Stored dataset items:
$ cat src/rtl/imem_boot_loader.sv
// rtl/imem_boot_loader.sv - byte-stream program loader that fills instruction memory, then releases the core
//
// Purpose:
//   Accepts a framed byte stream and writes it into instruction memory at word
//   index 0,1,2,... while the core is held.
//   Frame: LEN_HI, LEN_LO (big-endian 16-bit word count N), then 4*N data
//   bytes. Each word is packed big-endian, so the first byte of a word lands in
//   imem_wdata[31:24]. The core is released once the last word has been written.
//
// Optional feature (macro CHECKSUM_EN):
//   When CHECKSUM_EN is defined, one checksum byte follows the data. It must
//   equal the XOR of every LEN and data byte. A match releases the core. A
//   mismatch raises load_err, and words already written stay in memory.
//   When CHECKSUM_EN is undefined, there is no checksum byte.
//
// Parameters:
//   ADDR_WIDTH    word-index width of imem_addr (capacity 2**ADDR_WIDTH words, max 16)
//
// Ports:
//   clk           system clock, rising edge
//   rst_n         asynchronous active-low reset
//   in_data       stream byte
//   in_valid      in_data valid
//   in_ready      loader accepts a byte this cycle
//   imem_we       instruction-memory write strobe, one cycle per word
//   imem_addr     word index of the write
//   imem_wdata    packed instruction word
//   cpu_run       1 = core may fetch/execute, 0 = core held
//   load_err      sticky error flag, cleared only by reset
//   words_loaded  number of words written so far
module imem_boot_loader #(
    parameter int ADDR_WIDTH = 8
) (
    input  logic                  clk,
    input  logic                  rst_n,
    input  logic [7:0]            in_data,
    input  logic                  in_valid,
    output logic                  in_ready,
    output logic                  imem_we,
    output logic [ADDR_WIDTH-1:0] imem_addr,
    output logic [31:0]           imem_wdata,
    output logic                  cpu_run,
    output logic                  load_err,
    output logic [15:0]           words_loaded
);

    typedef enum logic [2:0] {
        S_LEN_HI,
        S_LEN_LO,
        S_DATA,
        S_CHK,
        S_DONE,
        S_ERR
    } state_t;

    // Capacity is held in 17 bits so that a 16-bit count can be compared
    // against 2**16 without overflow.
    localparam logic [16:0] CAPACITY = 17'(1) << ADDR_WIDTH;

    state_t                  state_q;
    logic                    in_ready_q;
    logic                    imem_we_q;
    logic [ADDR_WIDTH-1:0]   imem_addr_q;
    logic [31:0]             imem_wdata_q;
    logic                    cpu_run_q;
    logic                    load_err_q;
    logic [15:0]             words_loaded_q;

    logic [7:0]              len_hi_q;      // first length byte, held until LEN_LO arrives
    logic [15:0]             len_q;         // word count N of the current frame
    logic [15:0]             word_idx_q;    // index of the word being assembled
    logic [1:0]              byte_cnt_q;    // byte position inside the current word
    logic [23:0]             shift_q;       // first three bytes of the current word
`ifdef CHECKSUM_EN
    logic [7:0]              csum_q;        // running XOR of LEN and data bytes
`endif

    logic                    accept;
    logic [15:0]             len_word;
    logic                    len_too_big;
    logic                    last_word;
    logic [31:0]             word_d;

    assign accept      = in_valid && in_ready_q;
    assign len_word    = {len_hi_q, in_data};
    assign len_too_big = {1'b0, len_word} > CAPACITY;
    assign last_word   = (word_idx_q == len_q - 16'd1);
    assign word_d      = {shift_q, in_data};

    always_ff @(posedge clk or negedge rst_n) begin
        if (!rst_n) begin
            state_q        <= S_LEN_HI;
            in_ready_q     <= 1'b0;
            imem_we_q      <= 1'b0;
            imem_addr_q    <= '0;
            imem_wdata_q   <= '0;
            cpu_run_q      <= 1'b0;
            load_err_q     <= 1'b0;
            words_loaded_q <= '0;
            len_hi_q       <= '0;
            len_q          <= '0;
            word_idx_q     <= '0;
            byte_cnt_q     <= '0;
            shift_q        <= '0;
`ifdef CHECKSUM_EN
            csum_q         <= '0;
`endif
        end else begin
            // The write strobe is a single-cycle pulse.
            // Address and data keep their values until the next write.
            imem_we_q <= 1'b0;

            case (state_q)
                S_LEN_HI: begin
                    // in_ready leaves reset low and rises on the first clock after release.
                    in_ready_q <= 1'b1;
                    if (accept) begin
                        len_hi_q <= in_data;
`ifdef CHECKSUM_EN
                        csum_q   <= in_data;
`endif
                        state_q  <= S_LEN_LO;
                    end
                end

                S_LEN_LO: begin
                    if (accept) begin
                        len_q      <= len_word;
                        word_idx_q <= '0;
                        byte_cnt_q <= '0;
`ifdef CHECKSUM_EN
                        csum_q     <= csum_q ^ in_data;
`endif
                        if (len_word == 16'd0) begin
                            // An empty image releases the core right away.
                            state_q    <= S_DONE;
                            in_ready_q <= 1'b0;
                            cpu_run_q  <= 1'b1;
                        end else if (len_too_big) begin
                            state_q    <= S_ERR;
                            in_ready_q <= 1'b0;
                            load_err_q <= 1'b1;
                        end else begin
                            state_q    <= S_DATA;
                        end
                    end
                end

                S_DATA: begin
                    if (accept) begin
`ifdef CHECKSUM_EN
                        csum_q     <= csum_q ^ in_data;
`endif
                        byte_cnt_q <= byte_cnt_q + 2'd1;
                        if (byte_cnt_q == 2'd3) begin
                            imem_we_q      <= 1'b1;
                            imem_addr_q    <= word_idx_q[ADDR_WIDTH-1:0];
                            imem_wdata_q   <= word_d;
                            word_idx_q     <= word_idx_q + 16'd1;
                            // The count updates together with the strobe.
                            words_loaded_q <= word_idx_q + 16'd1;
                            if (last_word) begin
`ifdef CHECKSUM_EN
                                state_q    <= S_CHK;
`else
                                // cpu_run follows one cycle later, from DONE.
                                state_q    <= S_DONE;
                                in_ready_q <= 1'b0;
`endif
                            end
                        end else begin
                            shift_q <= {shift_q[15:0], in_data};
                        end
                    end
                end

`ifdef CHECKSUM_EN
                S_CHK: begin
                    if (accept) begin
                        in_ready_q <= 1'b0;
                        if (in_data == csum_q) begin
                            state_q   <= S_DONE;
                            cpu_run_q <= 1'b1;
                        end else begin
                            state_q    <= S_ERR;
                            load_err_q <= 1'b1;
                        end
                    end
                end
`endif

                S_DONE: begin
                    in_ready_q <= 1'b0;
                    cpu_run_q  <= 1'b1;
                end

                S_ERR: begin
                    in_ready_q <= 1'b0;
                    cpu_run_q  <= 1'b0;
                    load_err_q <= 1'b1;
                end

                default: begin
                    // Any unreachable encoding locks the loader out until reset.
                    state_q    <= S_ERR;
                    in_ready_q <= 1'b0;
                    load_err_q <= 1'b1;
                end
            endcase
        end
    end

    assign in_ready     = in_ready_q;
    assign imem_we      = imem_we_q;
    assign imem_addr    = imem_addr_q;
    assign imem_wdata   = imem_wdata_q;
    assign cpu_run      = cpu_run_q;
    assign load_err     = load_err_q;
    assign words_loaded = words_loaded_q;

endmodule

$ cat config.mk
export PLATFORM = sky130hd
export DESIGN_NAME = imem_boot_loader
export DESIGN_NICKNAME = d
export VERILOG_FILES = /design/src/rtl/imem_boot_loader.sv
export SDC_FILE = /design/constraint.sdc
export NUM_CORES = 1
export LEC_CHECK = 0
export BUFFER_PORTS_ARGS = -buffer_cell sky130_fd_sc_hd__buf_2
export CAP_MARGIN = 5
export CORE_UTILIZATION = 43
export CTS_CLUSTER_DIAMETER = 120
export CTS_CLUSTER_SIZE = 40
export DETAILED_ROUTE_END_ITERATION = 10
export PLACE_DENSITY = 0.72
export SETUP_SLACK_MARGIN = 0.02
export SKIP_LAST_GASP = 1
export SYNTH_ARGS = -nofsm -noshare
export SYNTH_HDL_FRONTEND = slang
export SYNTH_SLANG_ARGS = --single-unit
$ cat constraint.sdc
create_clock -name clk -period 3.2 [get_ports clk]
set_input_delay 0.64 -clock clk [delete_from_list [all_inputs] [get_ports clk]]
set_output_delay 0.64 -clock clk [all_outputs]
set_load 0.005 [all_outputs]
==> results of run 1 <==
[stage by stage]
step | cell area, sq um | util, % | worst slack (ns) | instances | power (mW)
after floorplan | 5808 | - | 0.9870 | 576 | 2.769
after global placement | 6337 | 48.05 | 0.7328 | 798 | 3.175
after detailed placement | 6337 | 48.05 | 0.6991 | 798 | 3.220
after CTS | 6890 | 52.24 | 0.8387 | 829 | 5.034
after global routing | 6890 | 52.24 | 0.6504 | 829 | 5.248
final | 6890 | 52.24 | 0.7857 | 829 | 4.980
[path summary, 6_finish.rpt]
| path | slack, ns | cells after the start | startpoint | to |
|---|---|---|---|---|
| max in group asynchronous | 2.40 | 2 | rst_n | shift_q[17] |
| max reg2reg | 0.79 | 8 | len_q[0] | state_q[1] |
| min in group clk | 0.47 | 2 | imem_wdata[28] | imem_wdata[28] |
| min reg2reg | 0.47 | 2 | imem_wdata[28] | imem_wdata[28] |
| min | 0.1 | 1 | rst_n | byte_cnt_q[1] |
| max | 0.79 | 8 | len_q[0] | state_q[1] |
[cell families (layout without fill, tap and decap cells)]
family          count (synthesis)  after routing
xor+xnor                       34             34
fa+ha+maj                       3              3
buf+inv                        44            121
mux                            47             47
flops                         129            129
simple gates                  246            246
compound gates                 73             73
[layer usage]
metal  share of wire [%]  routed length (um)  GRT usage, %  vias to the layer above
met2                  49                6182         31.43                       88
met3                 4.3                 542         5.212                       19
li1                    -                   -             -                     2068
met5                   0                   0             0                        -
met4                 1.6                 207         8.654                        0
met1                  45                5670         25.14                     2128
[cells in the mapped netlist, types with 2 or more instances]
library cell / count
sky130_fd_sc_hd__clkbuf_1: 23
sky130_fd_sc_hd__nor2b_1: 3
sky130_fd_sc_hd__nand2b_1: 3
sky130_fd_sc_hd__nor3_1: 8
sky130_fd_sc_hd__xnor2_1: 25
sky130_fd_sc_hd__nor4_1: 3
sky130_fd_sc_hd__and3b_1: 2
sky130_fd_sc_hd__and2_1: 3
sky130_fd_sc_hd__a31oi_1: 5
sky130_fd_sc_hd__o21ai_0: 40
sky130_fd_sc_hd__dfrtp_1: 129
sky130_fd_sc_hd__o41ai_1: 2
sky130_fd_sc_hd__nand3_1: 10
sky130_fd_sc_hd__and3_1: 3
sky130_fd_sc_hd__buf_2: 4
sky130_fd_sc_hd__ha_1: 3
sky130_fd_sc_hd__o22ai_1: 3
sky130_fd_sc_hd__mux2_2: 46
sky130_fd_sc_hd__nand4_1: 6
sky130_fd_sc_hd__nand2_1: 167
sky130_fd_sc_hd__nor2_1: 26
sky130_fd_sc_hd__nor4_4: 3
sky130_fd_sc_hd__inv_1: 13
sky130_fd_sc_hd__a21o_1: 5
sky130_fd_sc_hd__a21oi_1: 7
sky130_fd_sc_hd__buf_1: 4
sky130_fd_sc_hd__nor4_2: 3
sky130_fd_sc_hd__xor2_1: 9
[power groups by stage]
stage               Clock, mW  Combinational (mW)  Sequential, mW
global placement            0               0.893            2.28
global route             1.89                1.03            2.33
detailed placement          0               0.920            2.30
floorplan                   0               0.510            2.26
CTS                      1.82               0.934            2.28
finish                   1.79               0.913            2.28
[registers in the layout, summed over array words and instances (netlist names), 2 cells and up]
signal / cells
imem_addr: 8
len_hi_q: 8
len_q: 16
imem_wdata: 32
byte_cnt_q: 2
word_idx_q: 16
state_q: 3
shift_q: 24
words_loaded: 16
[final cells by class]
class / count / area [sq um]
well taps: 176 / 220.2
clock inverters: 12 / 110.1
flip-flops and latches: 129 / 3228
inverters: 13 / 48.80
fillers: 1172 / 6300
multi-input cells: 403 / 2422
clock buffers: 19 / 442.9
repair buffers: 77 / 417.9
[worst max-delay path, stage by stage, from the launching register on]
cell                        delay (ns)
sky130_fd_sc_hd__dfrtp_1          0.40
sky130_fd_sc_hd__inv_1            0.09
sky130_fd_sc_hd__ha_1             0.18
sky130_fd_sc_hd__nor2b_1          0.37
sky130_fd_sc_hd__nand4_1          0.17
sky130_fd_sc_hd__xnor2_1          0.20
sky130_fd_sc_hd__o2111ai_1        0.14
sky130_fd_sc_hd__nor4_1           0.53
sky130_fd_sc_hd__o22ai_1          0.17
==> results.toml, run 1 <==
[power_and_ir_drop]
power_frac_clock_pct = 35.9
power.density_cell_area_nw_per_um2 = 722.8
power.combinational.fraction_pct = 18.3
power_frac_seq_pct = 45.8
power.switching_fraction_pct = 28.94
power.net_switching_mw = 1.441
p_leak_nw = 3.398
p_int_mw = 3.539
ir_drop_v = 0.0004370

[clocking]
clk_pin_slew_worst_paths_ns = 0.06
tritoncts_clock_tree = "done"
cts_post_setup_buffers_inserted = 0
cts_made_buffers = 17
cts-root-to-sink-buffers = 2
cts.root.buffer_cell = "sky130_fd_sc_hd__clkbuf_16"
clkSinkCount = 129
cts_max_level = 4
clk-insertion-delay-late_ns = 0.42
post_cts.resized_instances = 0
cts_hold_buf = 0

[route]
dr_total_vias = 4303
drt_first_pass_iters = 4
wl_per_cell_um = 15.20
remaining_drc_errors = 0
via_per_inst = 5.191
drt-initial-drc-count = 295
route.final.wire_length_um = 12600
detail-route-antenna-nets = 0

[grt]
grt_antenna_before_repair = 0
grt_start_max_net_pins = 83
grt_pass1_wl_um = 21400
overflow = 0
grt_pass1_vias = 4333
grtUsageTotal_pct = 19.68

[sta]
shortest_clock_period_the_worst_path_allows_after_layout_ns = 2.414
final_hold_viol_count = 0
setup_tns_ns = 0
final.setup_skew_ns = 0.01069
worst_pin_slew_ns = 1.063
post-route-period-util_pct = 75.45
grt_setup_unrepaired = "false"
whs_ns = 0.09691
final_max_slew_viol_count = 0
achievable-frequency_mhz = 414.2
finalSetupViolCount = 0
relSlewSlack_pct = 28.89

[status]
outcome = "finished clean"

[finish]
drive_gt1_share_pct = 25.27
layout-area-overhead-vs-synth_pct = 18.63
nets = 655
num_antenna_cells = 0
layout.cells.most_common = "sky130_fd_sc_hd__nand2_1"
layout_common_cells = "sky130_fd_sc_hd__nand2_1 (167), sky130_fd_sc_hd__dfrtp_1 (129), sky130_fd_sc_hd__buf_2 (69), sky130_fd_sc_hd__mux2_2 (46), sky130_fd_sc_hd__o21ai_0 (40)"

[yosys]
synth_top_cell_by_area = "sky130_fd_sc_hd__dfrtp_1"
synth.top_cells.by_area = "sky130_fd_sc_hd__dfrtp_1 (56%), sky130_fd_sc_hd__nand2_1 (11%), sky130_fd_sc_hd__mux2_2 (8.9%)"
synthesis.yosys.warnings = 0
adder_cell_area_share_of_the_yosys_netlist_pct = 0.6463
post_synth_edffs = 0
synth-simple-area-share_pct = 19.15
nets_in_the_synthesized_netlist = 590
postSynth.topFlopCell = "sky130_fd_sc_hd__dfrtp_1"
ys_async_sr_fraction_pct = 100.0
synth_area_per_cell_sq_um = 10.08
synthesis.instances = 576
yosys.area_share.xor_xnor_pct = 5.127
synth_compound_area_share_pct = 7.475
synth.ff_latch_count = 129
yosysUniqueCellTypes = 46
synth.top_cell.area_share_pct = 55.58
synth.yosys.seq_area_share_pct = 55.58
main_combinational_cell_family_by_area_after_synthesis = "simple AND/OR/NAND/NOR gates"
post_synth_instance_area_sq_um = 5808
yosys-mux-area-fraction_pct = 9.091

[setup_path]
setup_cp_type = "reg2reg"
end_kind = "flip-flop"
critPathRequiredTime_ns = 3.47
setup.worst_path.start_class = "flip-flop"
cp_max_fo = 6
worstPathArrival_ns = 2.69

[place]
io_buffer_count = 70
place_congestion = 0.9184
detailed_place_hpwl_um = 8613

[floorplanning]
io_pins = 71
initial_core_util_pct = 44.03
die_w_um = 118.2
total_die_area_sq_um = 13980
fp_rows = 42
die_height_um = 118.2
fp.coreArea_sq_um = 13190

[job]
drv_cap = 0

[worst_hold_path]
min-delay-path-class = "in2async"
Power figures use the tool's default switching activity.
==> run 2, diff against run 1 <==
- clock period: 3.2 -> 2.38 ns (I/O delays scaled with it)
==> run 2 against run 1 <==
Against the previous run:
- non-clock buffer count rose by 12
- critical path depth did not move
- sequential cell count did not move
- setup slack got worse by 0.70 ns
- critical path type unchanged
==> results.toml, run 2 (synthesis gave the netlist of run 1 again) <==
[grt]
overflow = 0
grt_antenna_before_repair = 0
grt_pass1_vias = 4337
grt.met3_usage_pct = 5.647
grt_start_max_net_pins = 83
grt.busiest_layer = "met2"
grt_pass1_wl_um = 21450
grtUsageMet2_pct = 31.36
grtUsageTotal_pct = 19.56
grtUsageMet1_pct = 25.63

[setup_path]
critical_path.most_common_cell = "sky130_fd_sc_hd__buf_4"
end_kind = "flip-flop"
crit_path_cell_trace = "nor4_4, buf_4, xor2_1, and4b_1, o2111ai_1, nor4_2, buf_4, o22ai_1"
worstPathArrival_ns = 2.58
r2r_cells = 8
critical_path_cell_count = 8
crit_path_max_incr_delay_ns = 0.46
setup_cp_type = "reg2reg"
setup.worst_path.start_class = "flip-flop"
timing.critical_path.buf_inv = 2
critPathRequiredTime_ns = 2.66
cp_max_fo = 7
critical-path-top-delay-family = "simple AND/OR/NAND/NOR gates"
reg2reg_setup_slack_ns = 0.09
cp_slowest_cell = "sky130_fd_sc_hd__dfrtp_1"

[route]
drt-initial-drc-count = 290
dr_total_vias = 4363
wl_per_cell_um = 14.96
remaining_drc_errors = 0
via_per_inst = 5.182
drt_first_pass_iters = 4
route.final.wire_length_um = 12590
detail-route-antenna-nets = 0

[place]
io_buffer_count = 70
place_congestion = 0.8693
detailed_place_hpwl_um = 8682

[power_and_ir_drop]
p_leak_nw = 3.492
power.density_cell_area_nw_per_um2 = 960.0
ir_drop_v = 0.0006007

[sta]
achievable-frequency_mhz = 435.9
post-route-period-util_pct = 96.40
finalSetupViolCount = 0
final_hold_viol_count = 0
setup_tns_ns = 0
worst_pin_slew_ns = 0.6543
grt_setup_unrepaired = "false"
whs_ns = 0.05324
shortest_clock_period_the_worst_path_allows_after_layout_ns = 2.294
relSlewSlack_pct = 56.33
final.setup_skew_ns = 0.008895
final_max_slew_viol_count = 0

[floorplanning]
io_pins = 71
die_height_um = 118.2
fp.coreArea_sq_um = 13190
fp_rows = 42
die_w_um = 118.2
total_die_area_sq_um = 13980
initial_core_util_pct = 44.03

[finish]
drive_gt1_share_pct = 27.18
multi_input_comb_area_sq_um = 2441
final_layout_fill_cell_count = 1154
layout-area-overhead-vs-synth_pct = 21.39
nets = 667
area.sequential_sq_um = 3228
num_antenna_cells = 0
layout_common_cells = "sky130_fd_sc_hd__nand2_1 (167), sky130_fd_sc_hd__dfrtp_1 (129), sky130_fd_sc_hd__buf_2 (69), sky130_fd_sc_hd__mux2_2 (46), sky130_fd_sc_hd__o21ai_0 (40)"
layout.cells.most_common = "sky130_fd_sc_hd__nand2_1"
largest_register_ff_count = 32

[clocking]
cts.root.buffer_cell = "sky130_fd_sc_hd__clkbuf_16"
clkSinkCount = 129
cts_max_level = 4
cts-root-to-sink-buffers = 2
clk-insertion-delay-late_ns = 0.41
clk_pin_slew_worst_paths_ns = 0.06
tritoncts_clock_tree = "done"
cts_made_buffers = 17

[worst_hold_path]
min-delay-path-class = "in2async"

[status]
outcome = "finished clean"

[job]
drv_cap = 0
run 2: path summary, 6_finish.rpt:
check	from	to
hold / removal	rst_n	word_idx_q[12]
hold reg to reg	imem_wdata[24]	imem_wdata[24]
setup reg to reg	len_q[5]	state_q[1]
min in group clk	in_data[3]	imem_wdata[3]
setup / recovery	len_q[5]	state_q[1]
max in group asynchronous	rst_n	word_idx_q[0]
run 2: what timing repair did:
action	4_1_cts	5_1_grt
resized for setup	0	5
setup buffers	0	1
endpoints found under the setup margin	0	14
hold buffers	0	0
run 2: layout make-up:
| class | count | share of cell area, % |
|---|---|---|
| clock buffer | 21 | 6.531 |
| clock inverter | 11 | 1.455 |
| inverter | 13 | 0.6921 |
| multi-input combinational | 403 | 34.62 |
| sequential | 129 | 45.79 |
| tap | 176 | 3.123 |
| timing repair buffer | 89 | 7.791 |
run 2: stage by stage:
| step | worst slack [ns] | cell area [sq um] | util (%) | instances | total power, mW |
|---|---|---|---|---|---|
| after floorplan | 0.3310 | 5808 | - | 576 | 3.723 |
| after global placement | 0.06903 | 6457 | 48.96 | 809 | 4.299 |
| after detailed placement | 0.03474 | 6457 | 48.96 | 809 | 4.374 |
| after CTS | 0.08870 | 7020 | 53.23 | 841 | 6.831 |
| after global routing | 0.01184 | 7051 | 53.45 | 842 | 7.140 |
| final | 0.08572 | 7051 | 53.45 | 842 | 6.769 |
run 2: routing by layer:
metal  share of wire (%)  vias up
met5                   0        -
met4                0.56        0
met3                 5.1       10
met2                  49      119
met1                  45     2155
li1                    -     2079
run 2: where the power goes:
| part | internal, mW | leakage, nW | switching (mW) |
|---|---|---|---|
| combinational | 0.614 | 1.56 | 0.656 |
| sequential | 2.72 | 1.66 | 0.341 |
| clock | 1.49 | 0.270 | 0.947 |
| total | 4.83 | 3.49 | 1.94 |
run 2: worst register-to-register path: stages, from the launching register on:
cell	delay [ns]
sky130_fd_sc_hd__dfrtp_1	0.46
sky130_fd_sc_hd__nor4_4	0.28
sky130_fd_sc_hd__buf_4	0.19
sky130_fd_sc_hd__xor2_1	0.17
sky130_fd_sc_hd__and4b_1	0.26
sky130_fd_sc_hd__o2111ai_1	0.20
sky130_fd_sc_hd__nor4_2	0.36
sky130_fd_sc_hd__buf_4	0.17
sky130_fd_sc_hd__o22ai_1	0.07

==

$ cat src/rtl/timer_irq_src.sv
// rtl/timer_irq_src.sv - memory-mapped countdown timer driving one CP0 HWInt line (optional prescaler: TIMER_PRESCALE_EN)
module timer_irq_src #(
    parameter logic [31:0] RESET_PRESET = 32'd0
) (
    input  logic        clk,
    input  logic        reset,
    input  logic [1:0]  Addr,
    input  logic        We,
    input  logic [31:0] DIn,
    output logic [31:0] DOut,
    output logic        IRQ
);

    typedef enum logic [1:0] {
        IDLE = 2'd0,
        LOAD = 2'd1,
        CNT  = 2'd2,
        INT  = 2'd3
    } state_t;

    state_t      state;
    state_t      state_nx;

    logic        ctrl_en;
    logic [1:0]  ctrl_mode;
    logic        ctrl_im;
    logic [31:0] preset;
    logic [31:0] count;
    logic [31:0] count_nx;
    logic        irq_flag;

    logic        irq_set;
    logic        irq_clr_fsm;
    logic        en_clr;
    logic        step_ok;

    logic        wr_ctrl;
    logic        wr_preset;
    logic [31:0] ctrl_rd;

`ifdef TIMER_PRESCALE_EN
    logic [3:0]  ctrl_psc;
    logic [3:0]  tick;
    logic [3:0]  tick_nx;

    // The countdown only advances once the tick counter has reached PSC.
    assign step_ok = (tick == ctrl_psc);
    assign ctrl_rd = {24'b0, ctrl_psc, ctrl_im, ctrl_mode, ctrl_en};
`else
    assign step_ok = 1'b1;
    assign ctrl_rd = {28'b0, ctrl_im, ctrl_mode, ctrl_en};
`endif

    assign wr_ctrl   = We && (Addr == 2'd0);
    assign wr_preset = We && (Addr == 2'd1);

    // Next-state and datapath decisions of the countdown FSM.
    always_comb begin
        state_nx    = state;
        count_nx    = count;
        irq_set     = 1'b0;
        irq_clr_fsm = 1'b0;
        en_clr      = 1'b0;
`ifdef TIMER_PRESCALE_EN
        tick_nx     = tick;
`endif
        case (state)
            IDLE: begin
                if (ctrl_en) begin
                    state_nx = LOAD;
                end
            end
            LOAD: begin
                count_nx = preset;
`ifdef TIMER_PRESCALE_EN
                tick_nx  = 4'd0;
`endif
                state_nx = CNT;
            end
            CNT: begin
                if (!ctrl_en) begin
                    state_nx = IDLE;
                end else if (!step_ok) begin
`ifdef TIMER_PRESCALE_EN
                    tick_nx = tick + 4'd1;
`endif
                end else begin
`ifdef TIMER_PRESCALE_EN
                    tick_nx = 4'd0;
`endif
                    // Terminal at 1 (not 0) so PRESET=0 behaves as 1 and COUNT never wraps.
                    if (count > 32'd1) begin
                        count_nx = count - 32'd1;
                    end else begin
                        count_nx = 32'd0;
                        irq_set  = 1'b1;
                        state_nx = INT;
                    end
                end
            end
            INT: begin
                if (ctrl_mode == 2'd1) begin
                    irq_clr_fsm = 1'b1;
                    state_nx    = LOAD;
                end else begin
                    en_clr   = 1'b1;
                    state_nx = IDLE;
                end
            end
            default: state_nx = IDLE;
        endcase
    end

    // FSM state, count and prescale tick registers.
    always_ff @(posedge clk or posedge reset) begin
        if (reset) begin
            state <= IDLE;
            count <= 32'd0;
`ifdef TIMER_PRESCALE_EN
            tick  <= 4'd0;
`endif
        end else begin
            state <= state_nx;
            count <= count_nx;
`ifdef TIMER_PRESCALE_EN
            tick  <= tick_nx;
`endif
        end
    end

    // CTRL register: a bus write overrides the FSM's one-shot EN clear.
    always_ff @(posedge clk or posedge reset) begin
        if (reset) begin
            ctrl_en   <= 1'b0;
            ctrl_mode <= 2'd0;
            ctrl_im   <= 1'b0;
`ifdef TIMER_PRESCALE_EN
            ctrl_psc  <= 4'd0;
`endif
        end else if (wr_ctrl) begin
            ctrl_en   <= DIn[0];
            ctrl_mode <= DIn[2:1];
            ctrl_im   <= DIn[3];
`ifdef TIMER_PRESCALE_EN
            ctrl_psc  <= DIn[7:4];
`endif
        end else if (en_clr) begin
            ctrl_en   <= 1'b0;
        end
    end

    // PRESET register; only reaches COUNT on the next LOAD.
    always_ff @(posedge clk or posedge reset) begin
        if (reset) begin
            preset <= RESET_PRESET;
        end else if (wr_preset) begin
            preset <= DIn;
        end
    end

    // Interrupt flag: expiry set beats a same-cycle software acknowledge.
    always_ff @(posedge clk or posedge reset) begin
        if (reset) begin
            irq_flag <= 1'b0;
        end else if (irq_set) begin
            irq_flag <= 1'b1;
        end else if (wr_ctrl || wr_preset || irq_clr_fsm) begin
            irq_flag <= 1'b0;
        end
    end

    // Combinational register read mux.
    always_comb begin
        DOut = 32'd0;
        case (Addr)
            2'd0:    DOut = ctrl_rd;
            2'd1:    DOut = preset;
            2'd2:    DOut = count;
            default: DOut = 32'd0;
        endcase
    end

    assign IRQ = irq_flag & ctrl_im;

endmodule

Task to carry out: Return only the number of lines in the data above that hold the word "summary".

Reply to the task: 2